Supplied records below:
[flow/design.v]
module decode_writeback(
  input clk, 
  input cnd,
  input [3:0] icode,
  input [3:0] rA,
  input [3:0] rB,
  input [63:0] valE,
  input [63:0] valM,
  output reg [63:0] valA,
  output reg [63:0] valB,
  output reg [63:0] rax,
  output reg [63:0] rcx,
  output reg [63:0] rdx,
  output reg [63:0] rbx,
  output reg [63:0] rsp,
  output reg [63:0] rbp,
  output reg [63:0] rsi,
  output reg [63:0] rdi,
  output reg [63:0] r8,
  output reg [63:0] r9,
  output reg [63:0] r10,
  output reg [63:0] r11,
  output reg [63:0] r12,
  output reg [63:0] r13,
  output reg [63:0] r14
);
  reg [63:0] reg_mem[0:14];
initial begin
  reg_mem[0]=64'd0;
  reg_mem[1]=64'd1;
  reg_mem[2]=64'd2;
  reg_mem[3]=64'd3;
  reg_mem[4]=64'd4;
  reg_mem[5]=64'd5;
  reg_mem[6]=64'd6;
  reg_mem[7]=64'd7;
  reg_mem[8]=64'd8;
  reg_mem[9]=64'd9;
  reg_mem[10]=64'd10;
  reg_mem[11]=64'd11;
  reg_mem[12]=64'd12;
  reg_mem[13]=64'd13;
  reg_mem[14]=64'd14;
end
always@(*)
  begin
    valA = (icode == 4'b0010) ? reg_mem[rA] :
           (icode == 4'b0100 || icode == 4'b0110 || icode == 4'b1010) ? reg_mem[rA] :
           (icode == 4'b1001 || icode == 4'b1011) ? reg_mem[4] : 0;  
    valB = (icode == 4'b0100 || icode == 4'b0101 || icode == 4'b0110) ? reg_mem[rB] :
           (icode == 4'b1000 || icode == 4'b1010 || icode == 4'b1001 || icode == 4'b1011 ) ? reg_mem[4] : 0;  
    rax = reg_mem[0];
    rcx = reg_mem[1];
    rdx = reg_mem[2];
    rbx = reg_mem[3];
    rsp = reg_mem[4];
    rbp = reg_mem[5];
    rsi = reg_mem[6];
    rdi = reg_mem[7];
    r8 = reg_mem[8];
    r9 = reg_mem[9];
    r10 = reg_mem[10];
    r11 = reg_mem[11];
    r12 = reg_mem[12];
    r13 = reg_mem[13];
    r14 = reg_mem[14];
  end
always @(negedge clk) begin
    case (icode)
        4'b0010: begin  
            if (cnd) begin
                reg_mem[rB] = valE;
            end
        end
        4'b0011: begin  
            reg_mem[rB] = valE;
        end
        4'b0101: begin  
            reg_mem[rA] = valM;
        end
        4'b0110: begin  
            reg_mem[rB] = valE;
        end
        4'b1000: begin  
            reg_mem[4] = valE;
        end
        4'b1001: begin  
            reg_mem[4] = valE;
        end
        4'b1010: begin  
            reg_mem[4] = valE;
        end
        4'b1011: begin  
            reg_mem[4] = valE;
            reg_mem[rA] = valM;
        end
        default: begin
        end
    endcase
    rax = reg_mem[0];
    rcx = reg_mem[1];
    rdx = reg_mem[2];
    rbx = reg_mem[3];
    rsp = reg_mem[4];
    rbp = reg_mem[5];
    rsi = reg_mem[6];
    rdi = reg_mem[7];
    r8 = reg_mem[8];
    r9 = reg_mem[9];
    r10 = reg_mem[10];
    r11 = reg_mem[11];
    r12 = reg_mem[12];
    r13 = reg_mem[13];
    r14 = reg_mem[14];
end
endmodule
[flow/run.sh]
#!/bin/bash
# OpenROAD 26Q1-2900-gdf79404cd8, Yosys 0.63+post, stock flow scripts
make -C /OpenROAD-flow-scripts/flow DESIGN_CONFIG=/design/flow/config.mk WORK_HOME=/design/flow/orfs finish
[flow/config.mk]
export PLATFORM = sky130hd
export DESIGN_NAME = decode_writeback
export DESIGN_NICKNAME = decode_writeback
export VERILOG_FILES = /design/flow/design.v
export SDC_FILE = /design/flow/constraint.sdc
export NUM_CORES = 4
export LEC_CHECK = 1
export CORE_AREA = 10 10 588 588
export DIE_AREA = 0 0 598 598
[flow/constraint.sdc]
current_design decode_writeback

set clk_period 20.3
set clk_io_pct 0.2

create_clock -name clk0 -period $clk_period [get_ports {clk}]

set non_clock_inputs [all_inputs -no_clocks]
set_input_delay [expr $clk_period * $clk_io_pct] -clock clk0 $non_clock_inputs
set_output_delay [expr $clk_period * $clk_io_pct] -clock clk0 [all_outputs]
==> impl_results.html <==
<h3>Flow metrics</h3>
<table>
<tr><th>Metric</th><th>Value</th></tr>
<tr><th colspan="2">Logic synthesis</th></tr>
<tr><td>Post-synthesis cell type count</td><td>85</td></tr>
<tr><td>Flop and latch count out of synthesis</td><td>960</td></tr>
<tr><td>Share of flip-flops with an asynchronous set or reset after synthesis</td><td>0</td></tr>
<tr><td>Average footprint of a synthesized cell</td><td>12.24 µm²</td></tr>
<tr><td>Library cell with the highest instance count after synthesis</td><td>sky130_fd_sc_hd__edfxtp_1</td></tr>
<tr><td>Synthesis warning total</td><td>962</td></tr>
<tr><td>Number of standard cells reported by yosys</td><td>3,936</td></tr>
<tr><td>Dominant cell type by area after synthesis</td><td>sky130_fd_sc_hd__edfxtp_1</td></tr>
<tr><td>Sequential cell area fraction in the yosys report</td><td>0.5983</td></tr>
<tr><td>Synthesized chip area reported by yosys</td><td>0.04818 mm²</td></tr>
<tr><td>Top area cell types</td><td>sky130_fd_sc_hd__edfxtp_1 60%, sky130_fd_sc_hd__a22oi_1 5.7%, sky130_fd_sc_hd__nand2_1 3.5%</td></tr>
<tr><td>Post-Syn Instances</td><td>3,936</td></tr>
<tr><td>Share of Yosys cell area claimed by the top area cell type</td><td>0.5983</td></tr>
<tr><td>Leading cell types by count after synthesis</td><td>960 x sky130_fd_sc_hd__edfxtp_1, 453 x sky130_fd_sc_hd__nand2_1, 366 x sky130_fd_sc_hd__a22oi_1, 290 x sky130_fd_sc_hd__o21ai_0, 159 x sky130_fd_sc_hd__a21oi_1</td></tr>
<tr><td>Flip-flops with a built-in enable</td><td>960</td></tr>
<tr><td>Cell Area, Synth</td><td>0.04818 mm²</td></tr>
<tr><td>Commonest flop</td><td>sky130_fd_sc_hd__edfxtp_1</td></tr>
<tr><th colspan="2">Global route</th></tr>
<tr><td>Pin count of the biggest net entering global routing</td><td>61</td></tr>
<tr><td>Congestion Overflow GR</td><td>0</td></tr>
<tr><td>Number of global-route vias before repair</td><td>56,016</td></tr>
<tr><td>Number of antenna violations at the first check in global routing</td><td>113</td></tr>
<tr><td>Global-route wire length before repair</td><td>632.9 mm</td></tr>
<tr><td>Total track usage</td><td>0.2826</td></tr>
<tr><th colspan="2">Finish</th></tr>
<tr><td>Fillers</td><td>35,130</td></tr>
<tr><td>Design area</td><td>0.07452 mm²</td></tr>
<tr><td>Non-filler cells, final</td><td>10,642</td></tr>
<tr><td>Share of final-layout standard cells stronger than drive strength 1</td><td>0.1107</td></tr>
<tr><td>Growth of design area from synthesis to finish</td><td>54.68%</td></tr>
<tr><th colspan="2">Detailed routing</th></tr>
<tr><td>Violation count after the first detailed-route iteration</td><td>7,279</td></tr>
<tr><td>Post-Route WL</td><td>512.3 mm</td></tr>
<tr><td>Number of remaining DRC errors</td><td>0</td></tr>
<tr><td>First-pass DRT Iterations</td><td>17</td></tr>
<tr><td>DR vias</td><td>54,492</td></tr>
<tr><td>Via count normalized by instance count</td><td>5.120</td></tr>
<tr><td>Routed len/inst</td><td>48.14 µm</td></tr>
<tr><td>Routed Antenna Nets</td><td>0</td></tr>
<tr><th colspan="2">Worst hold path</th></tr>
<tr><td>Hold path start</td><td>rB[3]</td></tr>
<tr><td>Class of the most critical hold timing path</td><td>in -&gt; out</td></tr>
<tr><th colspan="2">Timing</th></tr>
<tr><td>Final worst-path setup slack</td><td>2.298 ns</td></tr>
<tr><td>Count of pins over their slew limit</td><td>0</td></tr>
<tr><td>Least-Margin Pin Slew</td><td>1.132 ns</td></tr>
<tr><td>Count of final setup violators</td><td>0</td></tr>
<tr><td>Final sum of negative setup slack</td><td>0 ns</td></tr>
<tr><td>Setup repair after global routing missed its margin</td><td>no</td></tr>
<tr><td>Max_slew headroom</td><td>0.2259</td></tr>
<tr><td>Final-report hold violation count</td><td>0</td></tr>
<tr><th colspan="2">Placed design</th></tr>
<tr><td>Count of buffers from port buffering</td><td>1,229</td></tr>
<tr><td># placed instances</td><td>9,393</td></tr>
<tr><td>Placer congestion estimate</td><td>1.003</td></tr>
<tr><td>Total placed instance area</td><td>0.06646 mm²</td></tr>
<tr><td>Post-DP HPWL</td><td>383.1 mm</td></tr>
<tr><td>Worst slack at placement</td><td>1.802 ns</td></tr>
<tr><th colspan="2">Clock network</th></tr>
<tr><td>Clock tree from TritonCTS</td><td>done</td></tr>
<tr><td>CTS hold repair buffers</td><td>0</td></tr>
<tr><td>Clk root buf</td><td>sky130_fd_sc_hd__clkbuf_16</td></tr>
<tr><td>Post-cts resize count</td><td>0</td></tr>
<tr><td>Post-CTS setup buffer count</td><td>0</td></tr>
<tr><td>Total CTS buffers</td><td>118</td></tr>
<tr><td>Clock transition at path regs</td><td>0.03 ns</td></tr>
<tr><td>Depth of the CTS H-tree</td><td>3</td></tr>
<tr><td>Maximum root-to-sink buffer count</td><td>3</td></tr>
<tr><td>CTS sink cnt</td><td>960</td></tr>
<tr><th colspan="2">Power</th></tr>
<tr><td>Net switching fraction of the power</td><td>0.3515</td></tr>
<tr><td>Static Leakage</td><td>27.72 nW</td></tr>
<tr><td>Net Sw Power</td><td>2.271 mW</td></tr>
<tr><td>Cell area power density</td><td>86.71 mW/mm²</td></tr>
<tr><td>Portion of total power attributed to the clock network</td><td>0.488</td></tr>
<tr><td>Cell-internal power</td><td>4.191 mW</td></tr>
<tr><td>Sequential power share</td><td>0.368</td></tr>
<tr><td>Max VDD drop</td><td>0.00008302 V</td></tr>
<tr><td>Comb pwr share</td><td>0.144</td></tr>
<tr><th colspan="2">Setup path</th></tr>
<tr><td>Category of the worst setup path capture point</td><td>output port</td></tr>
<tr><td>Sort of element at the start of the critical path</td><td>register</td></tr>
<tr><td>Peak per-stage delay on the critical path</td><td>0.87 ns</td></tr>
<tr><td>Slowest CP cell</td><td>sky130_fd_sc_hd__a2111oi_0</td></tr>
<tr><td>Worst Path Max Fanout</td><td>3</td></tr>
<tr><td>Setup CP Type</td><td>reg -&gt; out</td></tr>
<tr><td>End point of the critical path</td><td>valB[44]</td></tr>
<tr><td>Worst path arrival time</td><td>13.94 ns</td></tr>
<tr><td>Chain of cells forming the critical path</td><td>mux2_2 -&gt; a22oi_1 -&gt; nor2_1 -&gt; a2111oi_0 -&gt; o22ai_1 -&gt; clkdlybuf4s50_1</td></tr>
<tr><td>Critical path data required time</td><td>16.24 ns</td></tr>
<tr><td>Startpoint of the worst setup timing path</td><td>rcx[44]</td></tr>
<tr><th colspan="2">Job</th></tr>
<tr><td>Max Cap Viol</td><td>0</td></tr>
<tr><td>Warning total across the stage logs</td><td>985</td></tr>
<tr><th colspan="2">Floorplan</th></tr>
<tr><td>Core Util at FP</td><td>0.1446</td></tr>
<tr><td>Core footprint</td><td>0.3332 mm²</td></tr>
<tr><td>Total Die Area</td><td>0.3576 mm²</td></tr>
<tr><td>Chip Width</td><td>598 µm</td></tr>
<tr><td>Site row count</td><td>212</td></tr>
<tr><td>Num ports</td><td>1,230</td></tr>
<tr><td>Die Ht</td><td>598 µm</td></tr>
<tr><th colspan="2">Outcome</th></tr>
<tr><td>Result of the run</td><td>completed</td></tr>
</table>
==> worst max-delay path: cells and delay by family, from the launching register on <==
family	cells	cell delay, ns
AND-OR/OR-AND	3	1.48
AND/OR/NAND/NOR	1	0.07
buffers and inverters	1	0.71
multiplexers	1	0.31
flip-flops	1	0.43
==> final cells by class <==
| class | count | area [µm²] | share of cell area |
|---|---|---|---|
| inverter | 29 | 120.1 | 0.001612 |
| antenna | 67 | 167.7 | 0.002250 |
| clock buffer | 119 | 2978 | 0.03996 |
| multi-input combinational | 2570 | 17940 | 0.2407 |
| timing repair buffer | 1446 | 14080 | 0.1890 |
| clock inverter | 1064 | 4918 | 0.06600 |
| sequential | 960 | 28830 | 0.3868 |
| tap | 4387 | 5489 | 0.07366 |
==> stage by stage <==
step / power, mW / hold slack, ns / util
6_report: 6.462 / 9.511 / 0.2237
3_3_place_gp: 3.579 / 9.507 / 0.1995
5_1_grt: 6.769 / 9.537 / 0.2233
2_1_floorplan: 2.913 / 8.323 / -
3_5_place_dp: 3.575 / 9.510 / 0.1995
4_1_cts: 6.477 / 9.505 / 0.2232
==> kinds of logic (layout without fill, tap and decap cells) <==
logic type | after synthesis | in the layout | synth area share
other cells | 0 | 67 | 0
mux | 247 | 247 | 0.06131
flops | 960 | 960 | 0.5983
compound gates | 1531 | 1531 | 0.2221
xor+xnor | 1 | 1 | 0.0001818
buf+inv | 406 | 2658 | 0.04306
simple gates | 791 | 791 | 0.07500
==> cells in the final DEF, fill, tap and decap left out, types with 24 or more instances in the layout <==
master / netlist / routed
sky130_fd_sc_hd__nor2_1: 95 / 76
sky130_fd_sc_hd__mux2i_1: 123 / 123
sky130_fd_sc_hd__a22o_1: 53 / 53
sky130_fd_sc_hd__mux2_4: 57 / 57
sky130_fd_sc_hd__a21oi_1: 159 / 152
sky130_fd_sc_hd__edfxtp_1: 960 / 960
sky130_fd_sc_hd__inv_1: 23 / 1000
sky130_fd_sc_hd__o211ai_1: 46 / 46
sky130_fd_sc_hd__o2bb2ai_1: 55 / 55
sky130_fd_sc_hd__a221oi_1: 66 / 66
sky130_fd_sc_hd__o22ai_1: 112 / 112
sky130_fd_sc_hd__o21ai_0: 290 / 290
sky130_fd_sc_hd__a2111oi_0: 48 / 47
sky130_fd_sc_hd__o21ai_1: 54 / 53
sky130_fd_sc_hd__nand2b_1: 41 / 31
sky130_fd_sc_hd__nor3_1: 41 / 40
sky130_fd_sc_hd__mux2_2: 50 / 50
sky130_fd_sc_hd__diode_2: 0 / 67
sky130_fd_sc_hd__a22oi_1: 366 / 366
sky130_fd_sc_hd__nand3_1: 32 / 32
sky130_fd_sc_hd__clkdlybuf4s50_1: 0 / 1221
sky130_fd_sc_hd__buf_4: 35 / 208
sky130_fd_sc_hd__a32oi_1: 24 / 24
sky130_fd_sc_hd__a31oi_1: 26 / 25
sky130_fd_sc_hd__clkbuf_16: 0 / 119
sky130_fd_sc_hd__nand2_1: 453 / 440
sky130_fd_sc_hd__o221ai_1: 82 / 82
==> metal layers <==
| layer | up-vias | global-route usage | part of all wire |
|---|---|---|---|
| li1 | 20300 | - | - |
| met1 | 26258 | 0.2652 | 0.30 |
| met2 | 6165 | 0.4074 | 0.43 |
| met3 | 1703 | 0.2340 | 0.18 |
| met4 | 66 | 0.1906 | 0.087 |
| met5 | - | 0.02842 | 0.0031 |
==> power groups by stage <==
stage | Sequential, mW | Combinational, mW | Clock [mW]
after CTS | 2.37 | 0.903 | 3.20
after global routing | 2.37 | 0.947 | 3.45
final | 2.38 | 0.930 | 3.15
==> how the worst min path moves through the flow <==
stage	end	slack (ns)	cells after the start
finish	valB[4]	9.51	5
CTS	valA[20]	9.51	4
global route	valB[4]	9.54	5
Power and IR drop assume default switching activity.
End of Supplied records.
**Assignment**
Copy out each line of the records where the word "wire" appears.

**Problem solution**
<tr><td>Global-route wire length before repair</td><td>632.9 mm</td></tr>
| layer | up-vias | global-route usage | part of all wire |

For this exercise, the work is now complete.